Streets of Havana. (Photo by Andy Squires).
All the stereotypes are still in place: Cubans love cigars, rum, music, and baseball.
1950s Chevys, Buicks, Plymouths, and 1970s Ladas and Zils from the Soviet Union still drive on the streets of Havana.
So an American tourist who figures out how to get around the restrictions and come here looking for that Cuba will find it. Today, more than 50 years after the Revolution, and about 20 years since the Soviet Union went to pieces, Cuba is a lot more complicated, and far more interesting, than the stereotypes would indicate.
The country has embraced tourism after a lengthy resistance and Cuba has created a health system that routinely achieves strong results– there is also talk of economic change on the horizon.
The Newshour’s Global Health Unit is in Havana this week to take a firsthand look at the health system, the country’s growing biotechnology industry and new policy moves by the government.
Talking to Cubans here, they routinely ask, “is this your first visit?” When I tell them it’s not my first time, and quickly add that the last time I was here the Soviet Union was still around (and still paying big subsidies to the Cuban treasury), several people have given the same reply: “It’s not the same country.”
The buildings look the same; many are in need of paint and plaster or a good scrubbing down. The streets of the capital, Havana, are strikingly dim at night, as electricity is expensive. There’s an easy-going vibe on these streets, as music and people pour out from the doors of clubs and restaurants, and clusters of teens line up for hot dogs and sweet, tiny cups of Cuban coffee.
Political scientist Rafael Hernandez, who edits and publishes the journal ‘Temas’, or themes, calls this a critical time in Cuba’s history. The government of Raul Castro is signaling approaching changes in the system.
I asked Hernandez if the younger brother of revolutionary leader and longtime commander-in-chief Fidel Castro is ready to really make fundamental changes in the daily lives of Cubans. He calls the changes that are coming “adjustments” rather than wholesale changes. At the end of the transition, Hernandez says, Cuba will still be a socialist country. But the state sector may be much smaller, and power and decision-making far more decentralized.
I point out that change of that kind has long been promised, but the economy has only been able to move from roughly nine out of ten Cubans working for the government in 1981 to about eight out of ten in 2006. The Castro government has recently announced plans for half a million government layoffs in the coming months, hoping that the workers shed by the government will be absorbed by a growing private sector.
Among the growing industries in Cuba are biotechnology and medical research. The country has become one of the world leaders in these fields.

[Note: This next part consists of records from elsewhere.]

File: src/fsw_pkg.sv
// Shared constants, register map and state types of the flash self-write block
package fsw_pkg;

    // ----------------------------------------------------------------
    // Geometry
    // ----------------------------------------------------------------
    localparam int WORD_W = 14;
    localparam int ROW_WORDS = 32;
    localparam int IDX_W = 5;
    localparam int ADDR_W = 15;
    localparam logic [IDX_W-1:0] LAST_IDX = 5'h1F;
    localparam logic [WORD_W-1:0] BLANK_WORD = 14'h3FFF;
    localparam logic [1:0] NOP_CYCLES = 2'h2;

    // ----------------------------------------------------------------
    // Register byte offsets
    // ----------------------------------------------------------------
    localparam logic [4:0] OFS_DATA_LOW = 5'h00;
    localparam logic [4:0] OFS_DATA_HIGH = 5'h04;
    localparam logic [4:0] OFS_ADDR_LOW = 5'h08;
    localparam logic [4:0] OFS_ADDR_HIGH = 5'h0C;
    localparam logic [4:0] OFS_CONTROL = 5'h10;
    localparam logic [4:0] OFS_UNLOCK = 5'h14;

    // ----------------------------------------------------------------
    // Control register fields and reset values
    // ----------------------------------------------------------------
    localparam int BIT_CONFIG_SPACE_SELECT = 6;
    localparam int BIT_LATCH_ONLY_SELECT = 5;
    localparam int BIT_FREE = 4;
    localparam int BIT_WRERR = 3;
    localparam int BIT_PROGRAM_ENABLE_BIT = 2;
    localparam int BIT_WR = 1;
    localparam int BIT_RD = 0;
    localparam logic [7:0] ADDR_LOW_RST = 8'h00;
    localparam logic [6:0] ADDR_HIGH_RST = 7'h00;
    localparam logic [7:0] DATA_LOW_RST = 8'h00;
    localparam logic [5:0] DATA_HIGH_RST = 6'h00;
    localparam logic [7:0] KEY_FIRST = 8'h55;
    localparam logic [7:0] KEY_SECOND = 8'hAA;

    // ----------------------------------------------------------------
    // Configuration space map (low address bits, bit 15 implied)
    // ----------------------------------------------------------------
    localparam logic [14:0] CFG_UID_FIRST = 15'h0000;
    localparam logic [14:0] CFG_UID_LAST = 15'h0003;
    localparam logic [14:0] CFG_DEVID_FIRST = 15'h0005;
    localparam logic [14:0] CFG_CONF_LAST = 15'h0009;

    typedef enum logic [2:0] {
        ST_IDLE = 3'h0,
        ST_NOP = 3'h1,
        ST_STREAM = 3'h2,
        ST_COMMIT = 3'h3,
        ST_WAIT = 3'h4,
        ST_RD1 = 3'h5,
        ST_RD2 = 3'h6
    } fsw_st_t;

    typedef struct packed {
        fsw_st_t st;
        logic [7:0] dat_lo;
        logic [5:0] dat_hi;
        logic [7:0] adr_lo;
        logic [6:0] adr_hi;
        logic config_space_select;
        logic latch_only_select;
        logic free;
        logic wrerr;
        logic program_enable_bit;
        logic wr;
        logic rd;
        logic key55;
        logic armed;
        logic [1:0] nop_cnt;
        logic [IDX_W-1:0] idx;
        logic strm_v;
        logic sel_valid;
        logic [ROW_WORDS-1:0] valid;
        logic ack;
        logic [31:0] rdata;
        logic flash_rd;
        logic prog;
        logic erase;
        logic skip;
        logic [ADDR_W-1:0] faddr;
    } fsw_state_t;

endpackage

File: src/fsw_latch_ram.sv
// Row of write latches held as a small memory with registered read data
`timescale 1ns/1ps
module fsw_latch_ram #(
    parameter int WIDTH = 14,
    parameter int DEPTH = 32,
    parameter int AW = 5
) (
    input wire logic clk_i,
    input wire logic resetn_i,
    input wire logic we_i,
    input wire logic [AW-1:0] waddr_i,
    input wire logic [WIDTH-1:0] wdata_i,
    input wire logic [AW-1:0] raddr_i,
    output logic [WIDTH-1:0] rdata_o
);

    logic [WIDTH-1:0] mem_r [DEPTH];

    initial
    begin
        if (DEPTH > (1 << AW))
        begin
            $error("fsw_latch_ram: depth exceeds address range");
        end
    end

    always_ff @(posedge clk_i)
    begin
        if (we_i)
        begin
            mem_r[waddr_i] <= wdata_i;
        end
    end

    always_ff @(posedge clk_i or negedge resetn_i)
    begin
        if (!resetn_i)
        begin
            rdata_o <= '0;
        end
        else
        begin
            rdata_o <= mem_r[raddr_i];
        end
    end

endmodule

File: src/fsw_top.sv
// Flash self-write access logic: registers, unlock, write latches, row program
`timescale 1ns/1ps
// How it works
// - Latch-only set: unlock plus start loads one latch, two forced no-ops, no stall.
// - Latch-only clear: start programs all latches at once, stalls until write ends.
// - Row of 32 latches picked by address bits 4:0; 0x1F is the last.
// - Config select one steers reads and writes to ID and configuration region.
// - Config read outside accessible ranges clears both data registers to zero.
// - User IDs read/write; device IDs and configuration words are read only.
// - After read start one instruction runs, the next is skipped, data then ready.
// - Data high holds word bits 13:8 low; top two bits read zero.
// - Data low holds bits 7:0, read/write, kept on non-power resets.
// - Address low holds bits 7:0, read/write, cleared on every reset.
// - Every row program or erase end returns all latches to blank.
// - Start bit set only by software and cleared by hardware at completion.
// - Program enable clear before the start write inhibits every program and erase cycle.
module fsw_top #(
    parameter int ROW_WORDS = 32
) (
    input wire logic CLK_I,
    input wire logic RESETN_I,
    input wire logic SYS_RESET_I,
    input wire logic [4:0] AVS_ADDRESS_I,
    input wire logic AVS_READ_I,
    input wire logic AVS_WRITE_I,
    input wire logic [31:0] AVS_WRITEDATA_I,
    input wire logic [3:0] AVS_BYTEENABLE_I,
    output logic [31:0] AVS_READDATA_O,
    output logic AVS_WAITREQUEST_O,
    output logic [14:0] FLASH_ADDR_O,
    output logic FLASH_CFG_O,
    output logic FLASH_RD_O,
    input wire logic [13:0] FLASH_RDATA_I,
    output logic FLASH_WE_O,
    output logic [13:0] FLASH_WDATA_O,
    output logic FLASH_PROG_O,
    output logic FLASH_ERASE_O,
    input wire logic FLASH_DONE_I,
    output logic CPU_STALL_O,
    output logic FORCE_NOP_O,
    output logic RD_SKIP_O
);

    fsw_pkg::fsw_state_t s_r;
    fsw_pkg::fsw_state_t s_nxt;
    logic [fsw_pkg::WORD_W-1:0] ram_rdata;
    logic ram_we;
    logic [fsw_pkg::IDX_W-1:0] ram_raddr;
    logic [fsw_pkg::ADDR_W-1:0] full_addr;

    initial
    begin
        if (ROW_WORDS != fsw_pkg::ROW_WORDS)
        begin
            $error("fsw_top: row size must match the latch row");
        end
    end

    // ----------------------------------------------------------------
    // Address decoding of the configuration region
    // ----------------------------------------------------------------
    function automatic logic cfg_readable(input logic [14:0] a);
        cfg_readable = (a <= fsw_pkg::CFG_UID_LAST) ||
            ((a >= fsw_pkg::CFG_DEVID_FIRST) && (a <= fsw_pkg::CFG_CONF_LAST));
    endfunction

    function automatic logic cfg_writable(input logic [14:0] a);
        cfg_writable = (a >= fsw_pkg::CFG_UID_FIRST) && (a <= fsw_pkg::CFG_UID_LAST);
    endfunction

    assign full_addr = {s_r.adr_hi, s_r.adr_lo};

    // ----------------------------------------------------------------
    // Write latch row
    // ----------------------------------------------------------------
    fsw_latch_ram #(
        .WIDTH(fsw_pkg::WORD_W),
        .DEPTH(fsw_pkg::ROW_WORDS),
        .AW(fsw_pkg::IDX_W)
    ) u_latches (
        .clk_i(CLK_I),
        .resetn_i(RESETN_I),
        .we_i(ram_we),
        .waddr_i(s_r.adr_lo[fsw_pkg::IDX_W-1:0]),
        .wdata_i({s_r.dat_hi, s_r.dat_lo}),
        .raddr_i(ram_raddr),
        .rdata_o(ram_rdata)
    );

    // ----------------------------------------------------------------
    // Next state
    // ----------------------------------------------------------------
    always_comb
    begin
        logic bus_wr;
        logic [7:0] wd;
        logic start_ok;
        logic cfg_block;
        bus_wr = 1'b0;
        wd = 8'h00;
        start_ok = 1'b0;
        cfg_block = 1'b0;
        s_nxt = s_r;
        ram_we = 1'b0;
        ram_raddr = s_r.idx;
        s_nxt.flash_rd = 1'b0;
        s_nxt.prog = 1'b0;
        s_nxt.erase = 1'b0;
        s_nxt.skip = 1'b0;
        s_nxt.strm_v = 1'b0;

        // Bus: one wait cycle, then the access completes
        s_nxt.ack = (AVS_READ_I || AVS_WRITE_I) && !s_r.ack;
        bus_wr = s_r.ack && AVS_WRITE_I && AVS_BYTEENABLE_I[0];
        wd = AVS_WRITEDATA_I[7:0];
        if ((AVS_READ_I || AVS_WRITE_I) && !s_r.ack)
        begin
            case (AVS_ADDRESS_I)
                fsw_pkg::OFS_DATA_LOW: s_nxt.rdata = {24'h000000, s_r.dat_lo};
                fsw_pkg::OFS_DATA_HIGH: s_nxt.rdata = {26'h0, s_r.dat_hi};
                fsw_pkg::OFS_ADDR_LOW: s_nxt.rdata = {24'h000000, s_r.adr_lo};
                fsw_pkg::OFS_ADDR_HIGH: s_nxt.rdata = {24'h000000, 1'b1, s_r.adr_hi};
                fsw_pkg::OFS_CONTROL: s_nxt.rdata = {24'h000000, 1'b1, s_r.config_space_select, s_r.latch_only_select,
                    s_r.free, s_r.wrerr, s_r.program_enable_bit, s_r.wr, s_r.rd};
                default: s_nxt.rdata = 32'h00000000;
            endcase
        end

        if (bus_wr)
        begin
            if (AVS_ADDRESS_I != fsw_pkg::OFS_UNLOCK)
            begin
                s_nxt.key55 = 1'b0;
                s_nxt.armed = 1'b0;
            end
            case (AVS_ADDRESS_I)
                fsw_pkg::OFS_DATA_LOW: s_nxt.dat_lo = wd;
                fsw_pkg::OFS_DATA_HIGH: s_nxt.dat_hi = wd[5:0];
                fsw_pkg::OFS_ADDR_LOW: s_nxt.adr_lo = wd;
                fsw_pkg::OFS_ADDR_HIGH: s_nxt.adr_hi = wd[6:0];
                fsw_pkg::OFS_UNLOCK:
                begin
                    s_nxt.key55 = (wd == fsw_pkg::KEY_FIRST);
                    s_nxt.armed = s_r.key55 && (wd == fsw_pkg::KEY_SECOND);
                end
                fsw_pkg::OFS_CONTROL:
                begin
                    s_nxt.config_space_select = wd[fsw_pkg::BIT_CONFIG_SPACE_SELECT];
                    s_nxt.latch_only_select = wd[fsw_pkg::BIT_LATCH_ONLY_SELECT];
                    s_nxt.program_enable_bit = wd[fsw_pkg::BIT_PROGRAM_ENABLE_BIT];
                    s_nxt.wrerr = wd[fsw_pkg::BIT_WRERR];
                    if (s_r.st == fsw_pkg::ST_IDLE)
                    begin
                        s_nxt.free = wd[fsw_pkg::BIT_FREE];
                    end
                    if (wd[fsw_pkg::BIT_WR] && !s_r.wr)
                    begin
                        start_ok = s_r.armed && s_r.program_enable_bit && (s_r.st == fsw_pkg::ST_IDLE);
                        s_nxt.wrerr = !start_ok;
                    end
                    if (wd[fsw_pkg::BIT_RD] && !s_r.rd && !s_r.wr &&
                        (s_r.st == fsw_pkg::ST_IDLE))
                    begin
                        s_nxt.rd = 1'b1;
                        s_nxt.st = fsw_pkg::ST_RD1;
                    end
                end
                default:
                begin
                end
            endcase
        end

        // Accepted start: load the addressed latch unless erasing or the config address is not writable
        if (start_ok)
        begin
            s_nxt.wr = 1'b1;
            s_nxt.free = wd[fsw_pkg::BIT_FREE];
            cfg_block = wd[fsw_pkg::BIT_CONFIG_SPACE_SELECT] && !cfg_writable(full_addr);
            if (!wd[fsw_pkg::BIT_FREE] && !cfg_block)
            begin
                ram_we = 1'b1;
                s_nxt.valid[s_r.adr_lo[fsw_pkg::IDX_W-1:0]] = 1'b1;
            end
            s_nxt.nop_cnt = 2'h0;
            s_nxt.st = fsw_pkg::ST_NOP;
        end

        // ----------------------------------------------------------------
        // Sequencer
        // ----------------------------------------------------------------
        case (s_r.st)
            fsw_pkg::ST_IDLE:
            begin
            end
            fsw_pkg::ST_NOP:
            begin
                s_nxt.nop_cnt = s_r.nop_cnt + 2'h1;
                if (s_r.nop_cnt == fsw_pkg::NOP_CYCLES - 2'h1)
                begin
                    s_nxt.idx = '0;
                    if (s_r.config_space_select && !cfg_writable(full_addr))
                    begin
                        s_nxt.wr = 1'b0;
                        s_nxt.valid = '0;
                        s_nxt.st = fsw_pkg::ST_IDLE;
                    end
                    else if (s_r.free)
                    begin
                        s_nxt.erase = 1'b1;
                        s_nxt.faddr = full_addr;
                        s_nxt.st = fsw_pkg::ST_WAIT;
                    end
                    else if (s_r.latch_only_select)
                    begin
                        s_nxt.wr = 1'b0;
                        s_nxt.st = fsw_pkg::ST_IDLE;
                    end
                    else
                    begin
                        s_nxt.st = fsw_pkg::ST_STREAM;
                    end
                end
            end
            fsw_pkg::ST_STREAM:
            begin
                s_nxt.strm_v = 1'b1;
                s_nxt.sel_valid = s_r.valid[s_r.idx];
                s_nxt.faddr = {s_r.adr_hi, s_r.adr_lo[7:fsw_pkg::IDX_W], s_r.idx};
                s_nxt.idx = s_r.idx + 5'h01;
                if (s_r.idx == fsw_pkg::LAST_IDX)
                begin
                    s_nxt.st = fsw_pkg::ST_COMMIT;
                end
            end
            fsw_pkg::ST_COMMIT:
            begin
                s_nxt.prog = 1'b1;
                s_nxt.st = fsw_pkg::ST_WAIT;
            end
            fsw_pkg::ST_WAIT:
            begin
                if (FLASH_DONE_I)
                begin
                    s_nxt.wr = 1'b0;
                    s_nxt.free = 1'b0;
                    s_nxt.valid = '0;
                    s_nxt.st = fsw_pkg::ST_IDLE;
                end
            end
            fsw_pkg::ST_RD1:
            begin
                if (s_r.config_space_select && !cfg_readable(full_addr))
                begin
                    s_nxt.dat_lo = 8'h00;
                    s_nxt.dat_hi = 6'h00;
                    s_nxt.rd = 1'b0;
                    s_nxt.skip = 1'b1;
                    s_nxt.st = fsw_pkg::ST_IDLE;
                end
                else
                begin
                    s_nxt.flash_rd = 1'b1;
                    s_nxt.faddr = full_addr;
                    s_nxt.st = fsw_pkg::ST_RD2;
                end
            end
            fsw_pkg::ST_RD2:
            begin
                s_nxt.dat_lo = FLASH_RDATA_I[7:0];
                s_nxt.dat_hi = FLASH_RDATA_I[13:8];
                s_nxt.rd = 1'b0;
                s_nxt.skip = 1'b1;
                s_nxt.st = fsw_pkg::ST_IDLE;
            end
            default:
            begin
                s_nxt.st = fsw_pkg::ST_IDLE;
            end
        endcase

        // Non-power reset: control (except WRERR) and address clear, data kept
        if (SYS_RESET_I)
        begin
            s_nxt.st = fsw_pkg::ST_IDLE;
            s_nxt.adr_lo = fsw_pkg::ADDR_LOW_RST;
            s_nxt.adr_hi = fsw_pkg::ADDR_HIGH_RST;
            s_nxt.config_space_select = 1'b0;
            s_nxt.latch_only_select = 1'b0;
            s_nxt.free = 1'b0;
            s_nxt.program_enable_bit = 1'b0;
            s_nxt.wr = 1'b0;
            s_nxt.rd = 1'b0;
            s_nxt.key55 = 1'b0;
            s_nxt.armed = 1'b0;
            s_nxt.valid = '0;
            s_nxt.prog = 1'b0;
            s_nxt.erase = 1'b0;
            s_nxt.flash_rd = 1'b0;
            s_nxt.skip = 1'b0;
            s_nxt.strm_v = 1'b0;
            ram_we = 1'b0;
        end
    end

    // ----------------------------------------------------------------
    // State register
    // ----------------------------------------------------------------
    always_ff @(posedge CLK_I or negedge RESETN_I)
    begin
        if (!RESETN_I)
        begin
            s_r <= '0;
            s_r.st <= fsw_pkg::ST_IDLE;
            s_r.dat_lo <= fsw_pkg::DATA_LOW_RST;
            s_r.dat_hi <= fsw_pkg::DATA_HIGH_RST;
            s_r.adr_lo <= fsw_pkg::ADDR_LOW_RST;
            s_r.adr_hi <= fsw_pkg::ADDR_HIGH_RST;
        end
        else
        begin
            s_r <= s_nxt;
        end
    end

    // ----------------------------------------------------------------
    // Outputs
    // ----------------------------------------------------------------
    assign AVS_READDATA_O = s_r.rdata;
    assign AVS_WAITREQUEST_O = (AVS_READ_I || AVS_WRITE_I) && !s_r.ack;
    assign FLASH_ADDR_O = s_r.faddr;
    assign FLASH_CFG_O = s_r.config_space_select;
    assign FLASH_RD_O = s_r.flash_rd;
    assign FLASH_WE_O = s_r.strm_v;
    assign FLASH_WDATA_O = s_r.sel_valid ? ram_rdata : fsw_pkg::BLANK_WORD;
    assign FLASH_PROG_O = s_r.prog;
    assign FLASH_ERASE_O = s_r.erase;
    assign FORCE_NOP_O = (s_r.st == fsw_pkg::ST_NOP);
    assign CPU_STALL_O = (s_r.st == fsw_pkg::ST_STREAM) || (s_r.st == fsw_pkg::ST_COMMIT) ||
        (s_r.st == fsw_pkg::ST_WAIT);
    assign RD_SKIP_O = s_r.skip;

endmodule

File: config.mk
export PLATFORM = sky130hd
export DESIGN_NAME = fsw_top
export DESIGN_NICKNAME = d
export VERILOG_FILES = /design/src/fsw_pkg.sv /design/src/fsw_latch_ram.sv /design/src/fsw_top.sv
export SDC_FILE = /design/constraint.sdc
export NUM_CORES = 1
export LEC_CHECK = 0
export BUFFER_PORTS_ARGS = -buffer_cell sky130_fd_sc_hd__buf_2
export CORE_ASPECT_RATIO = 1.5
export CORE_MARGIN = 1
export CORE_UTILIZATION = 40
export DETAILED_ROUTE_END_ITERATION = 7
export MAX_ROUTING_LAYER = met4
export PLACE_DENSITY = 0.6
export SLEW_MARGIN = 10
export SYNTH_ARGS = -nofsm -noshare
export SYNTH_HDL_FRONTEND = slang
export SYNTH_HIERARCHICAL = 1
export SYNTH_SLANG_ARGS = --single-unit
File: constraint.sdc
create_clock -name CLK_I -period 8 [get_ports CLK_I]
set_clock_uncertainty 0.05 [all_clocks]
set_input_delay 1.2 -clock CLK_I [delete_from_list [all_inputs] [get_ports CLK_I]]
set_output_delay 1.2 -clock CLK_I [all_outputs]
set_load 0.005 [all_outputs]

Our NewsHour team headed to the outskirts of Havana to a large biotech center that headquarters the country’s fast-growing medical research industry. It got its start in the 1980s, when a visiting American scientist delivered a paper on interferons, proteins produced by the human body to fight off threats. Cubans took the findings and ran with them, first producing interferons in bulk from human blood, and then synthesizing them from cultures. That work became the genesis of the island’s integrated biotech industry, which combines research, testing, and manufacture to create new medicines faster and cheaper than in Europe and the United States.
Our host, Dr. Manuel Raices, spoke passionately of the work his scientists are doing at the center. He called the continuing U.S. embargo the “catalyst” of the Cuban industry, as it forced the country to fall back on its own intellectual resources to fight its medical problems.
The Cuban biotech industry has submitted more than a thousand patent applications and been awarded more than a hundred international patents, including 45 in the United States. Raices said his country’s social, rather than market-based, medical research delivers medicines designed to fight diseases in the developing world cheaply, and still makes a profit that is put back into research and development in Cuba. Cuban genetic scientists have partners in countries like Spain and Brazil working on new medicines and producing them in bulk overseas for easier shipping to markets an ocean away.
Raices says Cuba has a good record within the international regulatory world, with his country’s bio-engineered medicines winning recognitions for their safety and efficacy.
It is a remarkable thing to see a country so poor achieving so much in a field that is very much a rich country’s game.